Start of Exercise material

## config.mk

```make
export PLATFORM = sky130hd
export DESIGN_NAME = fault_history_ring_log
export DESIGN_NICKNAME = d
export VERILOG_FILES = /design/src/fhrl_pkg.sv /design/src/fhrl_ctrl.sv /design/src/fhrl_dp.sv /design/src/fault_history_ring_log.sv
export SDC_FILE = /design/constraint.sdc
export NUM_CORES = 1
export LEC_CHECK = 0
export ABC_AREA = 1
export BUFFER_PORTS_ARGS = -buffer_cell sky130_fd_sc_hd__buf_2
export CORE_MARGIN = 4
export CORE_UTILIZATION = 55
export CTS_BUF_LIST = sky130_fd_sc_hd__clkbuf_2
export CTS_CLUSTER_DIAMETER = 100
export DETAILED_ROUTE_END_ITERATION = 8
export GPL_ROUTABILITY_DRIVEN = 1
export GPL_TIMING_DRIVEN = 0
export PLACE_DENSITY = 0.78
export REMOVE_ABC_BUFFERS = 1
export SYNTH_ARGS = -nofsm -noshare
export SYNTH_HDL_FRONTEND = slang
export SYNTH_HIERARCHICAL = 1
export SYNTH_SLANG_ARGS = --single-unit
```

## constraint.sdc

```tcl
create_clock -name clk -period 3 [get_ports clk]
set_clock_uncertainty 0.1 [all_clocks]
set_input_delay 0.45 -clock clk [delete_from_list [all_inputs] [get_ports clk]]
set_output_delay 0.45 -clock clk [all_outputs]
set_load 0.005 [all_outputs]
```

End of Exercise material
Start of Exercise material

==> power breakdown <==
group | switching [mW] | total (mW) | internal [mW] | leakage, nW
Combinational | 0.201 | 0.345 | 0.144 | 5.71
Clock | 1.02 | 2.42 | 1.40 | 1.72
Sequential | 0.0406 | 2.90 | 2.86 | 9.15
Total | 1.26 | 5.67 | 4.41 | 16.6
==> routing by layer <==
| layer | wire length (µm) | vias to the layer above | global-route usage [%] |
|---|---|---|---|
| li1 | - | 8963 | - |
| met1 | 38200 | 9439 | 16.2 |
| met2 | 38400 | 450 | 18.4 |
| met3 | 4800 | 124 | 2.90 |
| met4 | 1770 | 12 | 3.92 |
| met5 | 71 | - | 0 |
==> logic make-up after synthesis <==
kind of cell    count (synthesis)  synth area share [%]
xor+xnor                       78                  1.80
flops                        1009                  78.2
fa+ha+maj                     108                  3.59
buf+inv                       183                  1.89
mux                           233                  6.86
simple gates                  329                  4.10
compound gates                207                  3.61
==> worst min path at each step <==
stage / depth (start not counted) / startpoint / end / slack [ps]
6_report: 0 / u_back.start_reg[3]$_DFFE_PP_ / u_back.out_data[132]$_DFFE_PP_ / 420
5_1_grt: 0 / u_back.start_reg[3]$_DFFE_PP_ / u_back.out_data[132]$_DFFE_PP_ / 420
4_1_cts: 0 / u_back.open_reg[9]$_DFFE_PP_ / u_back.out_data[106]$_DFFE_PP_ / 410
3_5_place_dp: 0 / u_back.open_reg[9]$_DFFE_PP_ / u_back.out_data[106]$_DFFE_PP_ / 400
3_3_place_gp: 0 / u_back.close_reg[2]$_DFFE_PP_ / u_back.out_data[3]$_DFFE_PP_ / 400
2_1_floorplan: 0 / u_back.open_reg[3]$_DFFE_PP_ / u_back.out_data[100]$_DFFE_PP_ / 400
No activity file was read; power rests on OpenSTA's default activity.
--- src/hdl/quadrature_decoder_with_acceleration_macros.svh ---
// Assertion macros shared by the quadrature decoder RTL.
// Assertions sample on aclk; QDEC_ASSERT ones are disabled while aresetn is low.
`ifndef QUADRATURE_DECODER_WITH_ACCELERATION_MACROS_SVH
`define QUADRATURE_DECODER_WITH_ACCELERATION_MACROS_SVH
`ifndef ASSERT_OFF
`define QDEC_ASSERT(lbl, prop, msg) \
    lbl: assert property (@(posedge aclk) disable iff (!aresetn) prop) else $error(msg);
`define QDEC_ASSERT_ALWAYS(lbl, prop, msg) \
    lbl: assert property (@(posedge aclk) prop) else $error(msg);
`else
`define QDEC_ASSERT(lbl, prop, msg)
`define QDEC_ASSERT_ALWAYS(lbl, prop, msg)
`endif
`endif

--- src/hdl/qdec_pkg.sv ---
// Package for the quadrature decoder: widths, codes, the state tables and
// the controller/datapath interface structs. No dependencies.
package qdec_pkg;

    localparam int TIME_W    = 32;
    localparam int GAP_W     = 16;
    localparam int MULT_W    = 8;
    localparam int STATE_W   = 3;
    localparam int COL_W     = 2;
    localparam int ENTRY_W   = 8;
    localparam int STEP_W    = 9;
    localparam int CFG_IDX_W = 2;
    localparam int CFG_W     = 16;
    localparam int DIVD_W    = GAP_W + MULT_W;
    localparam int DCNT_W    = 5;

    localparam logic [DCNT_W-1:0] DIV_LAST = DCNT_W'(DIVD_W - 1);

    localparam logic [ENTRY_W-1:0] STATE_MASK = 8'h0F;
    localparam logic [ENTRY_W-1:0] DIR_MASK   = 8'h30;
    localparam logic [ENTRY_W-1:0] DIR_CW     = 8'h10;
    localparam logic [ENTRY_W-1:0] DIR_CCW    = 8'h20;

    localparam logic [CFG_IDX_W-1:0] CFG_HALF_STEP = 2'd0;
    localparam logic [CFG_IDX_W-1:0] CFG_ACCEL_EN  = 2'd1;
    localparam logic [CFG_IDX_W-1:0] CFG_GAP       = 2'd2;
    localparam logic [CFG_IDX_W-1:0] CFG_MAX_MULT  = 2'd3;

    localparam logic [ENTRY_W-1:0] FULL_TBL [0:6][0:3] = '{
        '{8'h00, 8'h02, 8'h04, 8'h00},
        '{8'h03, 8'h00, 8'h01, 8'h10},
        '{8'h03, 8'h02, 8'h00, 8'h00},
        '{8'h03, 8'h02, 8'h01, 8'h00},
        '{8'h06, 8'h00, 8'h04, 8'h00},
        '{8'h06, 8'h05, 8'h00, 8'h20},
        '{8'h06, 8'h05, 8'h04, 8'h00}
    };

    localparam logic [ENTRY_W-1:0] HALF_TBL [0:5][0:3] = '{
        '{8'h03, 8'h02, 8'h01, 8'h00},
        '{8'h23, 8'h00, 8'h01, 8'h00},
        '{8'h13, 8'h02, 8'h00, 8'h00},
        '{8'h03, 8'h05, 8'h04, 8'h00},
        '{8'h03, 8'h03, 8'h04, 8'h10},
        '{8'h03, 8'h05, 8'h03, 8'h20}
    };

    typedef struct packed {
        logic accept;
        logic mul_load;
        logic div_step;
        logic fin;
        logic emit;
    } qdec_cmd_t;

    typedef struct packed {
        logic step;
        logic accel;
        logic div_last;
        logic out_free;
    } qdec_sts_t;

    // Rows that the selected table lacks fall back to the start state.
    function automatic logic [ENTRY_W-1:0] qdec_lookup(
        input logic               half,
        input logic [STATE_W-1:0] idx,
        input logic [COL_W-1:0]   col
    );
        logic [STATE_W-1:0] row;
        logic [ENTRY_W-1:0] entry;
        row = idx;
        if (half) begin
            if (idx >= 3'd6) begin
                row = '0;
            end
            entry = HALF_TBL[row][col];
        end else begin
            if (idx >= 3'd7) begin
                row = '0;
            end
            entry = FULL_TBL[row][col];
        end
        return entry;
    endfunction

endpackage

End of Exercise material
Start of Exercise material

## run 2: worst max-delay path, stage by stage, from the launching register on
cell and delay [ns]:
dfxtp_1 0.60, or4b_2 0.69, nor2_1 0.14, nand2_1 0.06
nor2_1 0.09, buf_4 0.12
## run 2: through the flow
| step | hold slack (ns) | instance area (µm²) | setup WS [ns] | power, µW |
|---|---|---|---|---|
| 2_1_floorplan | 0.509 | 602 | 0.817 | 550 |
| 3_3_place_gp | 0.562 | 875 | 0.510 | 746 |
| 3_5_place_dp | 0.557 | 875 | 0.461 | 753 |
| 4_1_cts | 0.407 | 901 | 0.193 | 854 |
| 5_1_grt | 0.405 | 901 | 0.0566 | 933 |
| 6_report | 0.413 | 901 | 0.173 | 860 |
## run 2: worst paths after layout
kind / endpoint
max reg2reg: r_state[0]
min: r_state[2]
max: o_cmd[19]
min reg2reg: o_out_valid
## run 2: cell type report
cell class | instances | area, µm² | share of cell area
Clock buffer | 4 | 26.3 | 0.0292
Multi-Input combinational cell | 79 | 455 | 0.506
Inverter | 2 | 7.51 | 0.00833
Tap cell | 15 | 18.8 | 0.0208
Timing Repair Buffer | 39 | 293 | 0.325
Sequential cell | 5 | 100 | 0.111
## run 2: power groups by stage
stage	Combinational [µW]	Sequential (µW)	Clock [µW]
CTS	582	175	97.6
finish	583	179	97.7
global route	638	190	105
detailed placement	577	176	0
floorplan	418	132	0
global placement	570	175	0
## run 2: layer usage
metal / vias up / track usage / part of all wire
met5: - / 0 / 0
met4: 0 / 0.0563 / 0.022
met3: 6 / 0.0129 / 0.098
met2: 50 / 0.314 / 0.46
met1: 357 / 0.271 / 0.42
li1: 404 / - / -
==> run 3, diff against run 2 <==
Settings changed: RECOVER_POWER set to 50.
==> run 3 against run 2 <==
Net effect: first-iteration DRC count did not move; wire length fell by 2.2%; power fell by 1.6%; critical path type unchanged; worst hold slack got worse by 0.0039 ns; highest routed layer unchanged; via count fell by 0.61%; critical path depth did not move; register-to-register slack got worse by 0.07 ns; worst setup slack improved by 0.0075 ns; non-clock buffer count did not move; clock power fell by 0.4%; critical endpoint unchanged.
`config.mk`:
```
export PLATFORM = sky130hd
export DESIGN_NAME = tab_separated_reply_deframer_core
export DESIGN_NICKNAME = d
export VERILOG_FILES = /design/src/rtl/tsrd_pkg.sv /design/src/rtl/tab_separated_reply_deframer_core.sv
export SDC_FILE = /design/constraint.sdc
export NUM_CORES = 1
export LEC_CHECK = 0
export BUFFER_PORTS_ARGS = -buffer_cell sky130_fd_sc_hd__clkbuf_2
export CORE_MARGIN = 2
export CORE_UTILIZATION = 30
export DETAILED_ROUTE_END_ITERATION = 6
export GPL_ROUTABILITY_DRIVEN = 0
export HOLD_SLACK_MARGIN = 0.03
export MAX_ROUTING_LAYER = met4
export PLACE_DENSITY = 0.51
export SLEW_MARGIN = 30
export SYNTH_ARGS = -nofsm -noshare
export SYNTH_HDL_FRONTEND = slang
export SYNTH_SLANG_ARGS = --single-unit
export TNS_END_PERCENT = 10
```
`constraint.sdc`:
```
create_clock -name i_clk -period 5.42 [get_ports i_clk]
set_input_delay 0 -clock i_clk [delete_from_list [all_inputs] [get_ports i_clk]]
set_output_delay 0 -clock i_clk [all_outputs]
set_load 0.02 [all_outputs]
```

End of Exercise material

With the line holding "Sequential cell | 5 | 100 | 0.111" as the first and the line holding "run 3 against" as the last, set down that range of the entries above exactly, and nothing else.

Sequential cell | 5 | 100 | 0.111
## run 2: power groups by stage
stage	Combinational [µW]	Sequential (µW)	Clock [µW]
CTS	582	175	97.6
finish	583	179	97.7
global route	638	190	105
detailed placement	577	176	0
floorplan	418	132	0
global placement	570	175	0
## run 2: layer usage
metal / vias up / track usage / part of all wire
met5: - / 0 / 0
met4: 0 / 0.0563 / 0.022
met3: 6 / 0.0129 / 0.098
met2: 50 / 0.314 / 0.46
met1: 357 / 0.271 / 0.42
li1: 404 / - / -
==> run 3, diff against run 2 <==
Settings changed: RECOVER_POWER set to 50.
==> run 3 against run 2 <==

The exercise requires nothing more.